ASIC’s review of the sector and its executives’ associated comments to a Senate estimates committee have publicised what some have known for years. Standing back from the headlines, there are some everyday realities about life insurance — indeed any insurance — that if more widely known would make everyone’s life a bit easier.
A policy is a contract
All insurance policies are contracts and, in most cases, the contract is written by the insurer. These documents are written by lawyers and it’s not unusual to see the use of complex terminology and complex document structures.
No doubt it’s hard for people with little understanding of life insurance or the law to understand these documents.
The seeking, offering and acceptance of all insurance products is a legal process and needs to be seen as such by everyone seeking insurance.
About 22 Australian life insurers offer products to retail consumers, sometimes via super funds. For these policies, the insurer also must issue a product disclosure statement that details all the main features of their product. These documents must have a specific structure and are technically easier to understand than the contract document.
The price of anything is important, but it can be a false economy as cheaper policies typically have more restrictive terms and conditions.
Your duty of disclosure
In order for an insurance company to assess if it wants to enter into a contract with you, it needs relevant background information. In relation to life insurance, it wants to know your occupation, age, sex, the medical history — both personal and family — dangerous recreational pursuits and so on.
Under legislation, you have a duty to answer an insurer’s questions as honestly and completely as possible. This obligation typically lasts until an insurer formally issues the contract. That is, you have to tell the insurer anything that may be relevant to its acceptance or rejection of your application until the contract starts.
If you fail to disclose some piece of information about yourself, the insurer can deny a claim on the basis that had it known that information it wouldn’t have agreed to issue the policy.
Clearly, this step is vital and I suspect many financial advisers and insurance clients do not take it seriously enough.
Underwriting
The next tricky bit is underwriting. This involves an insurer assessing your application and sometimes seeking additional information from you, your doctor, medical specialists and even third-party evidence of financial information.
This can have an unexpected benefit. When applying for life insurance some years ago, my insurer wanted me to have an electrocardiography.
This identified an unknown problem with my heart’s electrical system, for which I now have regular check-ups.
That said, some life insurers make this process painful, especially when a small business seeks a large insurance amount. Their starting point sometimes seems to be to doubt the validity of all financial information on the basis you may have overstated your income.
Do I need cover?
For some, the answer will be peace of mind, knowing that their family will have greater financial security if the worst were to happen. This is a nice way of saying we take out insurance to make a claim. And whoever makes that claim wants it paid as quickly as possible.

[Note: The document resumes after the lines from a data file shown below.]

--- /design/flow/run.sh ---
#!/bin/bash
# OpenROAD 26Q1-2900-gdf79404cd8, Yosys 0.63+post, stock flow scripts
make -C /OpenROAD-flow-scripts/flow DESIGN_CONFIG=/design/flow/config.mk WORK_HOME=/design/flow/orfs finish
--- /design/flow/config.mk ---
export PLATFORM = sky130hd
export DESIGN_NAME = alu
export DESIGN_NICKNAME = alu
export VERILOG_FILES = /design/flow/design.v
export SDC_FILE = /design/flow/constraint.sdc
export NUM_CORES = 4
export LEC_CHECK = 1
export CORE_UTILIZATION = 50
export SYNTH_HDL_FRONTEND = slang
--- /design/flow/constraint.sdc ---
current_design alu

set clk_period 16.2
set clk_io_pct 0.2

create_clock -name clk0 -period $clk_period

set non_clock_inputs [all_inputs -no_clocks]
set_input_delay [expr $clk_period * $clk_io_pct] -clock clk0 $non_clock_inputs
set_output_delay [expr $clk_period * $clk_io_pct] -clock clk0 [all_outputs]
--- /design/flow/design.v ---
module alu (
  input  logic [4:0]  sel,      
  input  logic [31:0] data1,    
  input  logic [31:0] data2,    
  output logic [31:0] result    
);
  always_comb begin
    unique case (sel)
      5'd0: result = $signed(data1) + $signed(data2);   
      5'd1: result = $signed(data1) - $signed(data2);   
      5'd2: result = data1 & data2;                     
      5'd3: result = data1 | data2;                     
      5'd4: result = data1 ^ data2;                     
      5'd5: result = data1 << 1;                        
      5'd6: result = data1 >> 1;                        
      5'd7: result = $signed(data1) >>> 1;              
      5'd8: result = (data1 > data2) ? 32'd1 : 32'd0;   
      5'd9: result = (data2 > data1) ? 32'd1 : 32'd0;   
      default: result = 32'd0;                          
    endcase
  end
endmodule
==> results.rst <==
Run summary
-----------

.. list-table::
   :header-rows: 1

   * - Metric
     - Value
   * - 1st-pass router iterations
     - 5
   * - Critical path's top delay family
     - AND-OR/OR-AND gates
   * - CP startpoint
     - data1[0]
   * - Core outline area
     - 11700 µm²
   * - Antenna Cells
     - 0
   * - Category of the worst setup path capture point
     - output port
   * - Initial core utilization
     - 0.523
   * - Leakage
     - 3.13 nW
   * - Worst path max stage delay
     - 520 ps
   * - Number of filler cells placed in the layout
     - 1084
   * - Synthesis area per yosys
     - 6100 µm²
   * - Commonest non-fill, non-tap cells in the layout
     - sky130_fd_sc_hd__ha_1, sky130_fd_sc_hd__a21oi_1, sky130_fd_sc_hd__clkdlybuf4s50_1
   * - Final Instance Count excl. Fillers
     - 1087
   * - Number of max-slew violations in the final report
     - 0
   * - Final-report hold violation count
     - 0
   * - Buffer and inverter count on the worst path
     - 3
   * - Die height
     - 112 µm
   * - Final setup violation count
     - 0
   * - Arithmetic-cell share of the synthesized area counting full adders, half adders and majority gates
     - 0.271
   * - Routability congestion estimate from global placement
     - 0.978
   * - Most frequent cell on the critical path
     - sky130_fd_sc_hd__clkdlybuf4s50_1
   * - Number of antenna violations at the first check in global routing
     - 0
   * - Number of gates resized after CTS
     - 0
   * - Share of synthesized cell area in and-or and or-and compound cells
     - 0.359
   * - Total setup buffers inserted after CTS
     - 0
   * - I/O pin count
     - 101
   * - Drt total wl
     - 19.6 mm
   * - Horiz. Die Dim
     - 112 µm
   * - Outcome
     - finished clean
   * - Combinational share of power
     - 1.000
   * - CP startpoint kind
     - input port
   * - Drt drc
     - 0
   * - Clkbuf count
     - 0
   * - Dpl hpwl
     - 15.2 mm
   * - Transition at the pin with the smallest max-transition slack
     - 808 ps
   * - GRT Residual Overflow
     - 0
   * - Number of placed cells counting well taps
     - 1087
   * - Switching power as a share of total power
     - 0.575
   * - Slew headroom
     - 0.460
   * - Final Critical Period
     - 10460 ps
   * - Clock share of power
     - 0
   * - Number of hold-repair buffers added at the cts stage
     - 0
   * - Sequential standard cell area
     - 0 µm²
   * - # Cells Yosys
     - 892
   * - Kind of critical path
     - input port to output port
   * - Pin count of the biggest net entering global routing
     - 75
   * - Vias after detailed routing
     - 6673
   * - Warning total across the stage logs
     - 130
   * - Cells along the critical path
     - clkdlybuf4s50_1 -> ha_1 -> inv_1 -> fa_1 -> and2b_1 -> o2111ai_1 -> and4_4 -> nor2_2 -> a31oi_1 -> o311a_1 -> o211a_1 -> a2111o_1 -> nand2_1 -> clkdlybuf4s50_1
   * - Vias per std cell
     - 6.14
   * - Internal Pwr Total
     - 0.0944 mW
   * - Peak supply drop
     - 0.0163 mV
   * - Most frequent standard cell in the layout excluding fill and tap cells
     - sky130_fd_sc_hd__ha_1
   * - Yosys cell types
     - 84
   * - Unrepaired setup endpoints after global routing
     - no
   * - Area fraction in mux cells
     - 0.0464
   * - Total global-route track usage
     - 0.314
   * - Post-Synth XOR/XNOR Area
     - 0.0402
   * - Sequential cell count
     - 0
   * - Mapped Cells
     - 892
   * - Fin crit share
     - 0.646
   * - Switch Pwr
     - 0.128 mW
   * - Max Clock Freq
     - 0.0956 GHz
   * - Growth of design area from synthesis to finish
     - 15.4%
   * - Top logic family
     - AND-OR/OR-AND gates
   * - Share of post-route cells with drive strength above 1
     - 0.0424
   * - Max-cap violation count
     - 0
   * - Slowest CP cell
     - sky130_fd_sc_hd__clkdlybuf4s50_1
   * - Total negative slack
     - 0 ps
   * - Seq/Total Area, Yosys
     - 0
   * - Full die area
     - 12600 µm²
   * - Signal arrival time at the worst endpoint
     - 7220 ps
   * - Simple-Gate Fraction of Synth Area
     - 0.172
   * - Count of standard-cell rows
     - 39
   * - IO buf count
     - 101
   * - Routed len/inst
     - 18.0 µm
   * - Required time worst endpoint
     - 12960 ps
   * - Fraction of power consumed by sequential logic
     - 0
   * - Global-route wire length before repair
     - 31.9 mm
   * - Number of warnings reported in the yosys synthesis log
     - 0
   * - Avg Inst Size Synth
     - 6.84 µm²
   * - Endpoint of the worst setup timing path
     - result[30]
   * - Starting DRT DRC Count
     - 483
   * - Max Fanout on Critical Path
     - 4
   * - Type of the most critical hold path
     - input port to output port
   * - Crit. path cell count
     - 14
   * - Combinational Area
     - 5420 µm²
   * - Cell area after technology mapping
     - 6100 µm²
   * - Count of nets left with antenna violations after detail routing
     - 0
   * - Util after Layout
     - 0.604
   * - Via count of the first global-routing pass
     - 6058
   * - Power density of the placed cells
     - 31.5 nW/µm²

The best way to deal with this issue occurs before an insurance contract starts. You need to understand the contract including its key terms and you must disclose all information the insurer asks for.
When making a claim, you need to know process.
• Is the information being asked for needed or is it a fishing expedition?
• How to hurry up a claims area that is taking too long.
• When to contact a doctor to hand over documentation.
• When to make a formal complaint because the insurer has made the wrong decision.
For most of us insurance is a key cost, so it’s worth understanding these basics.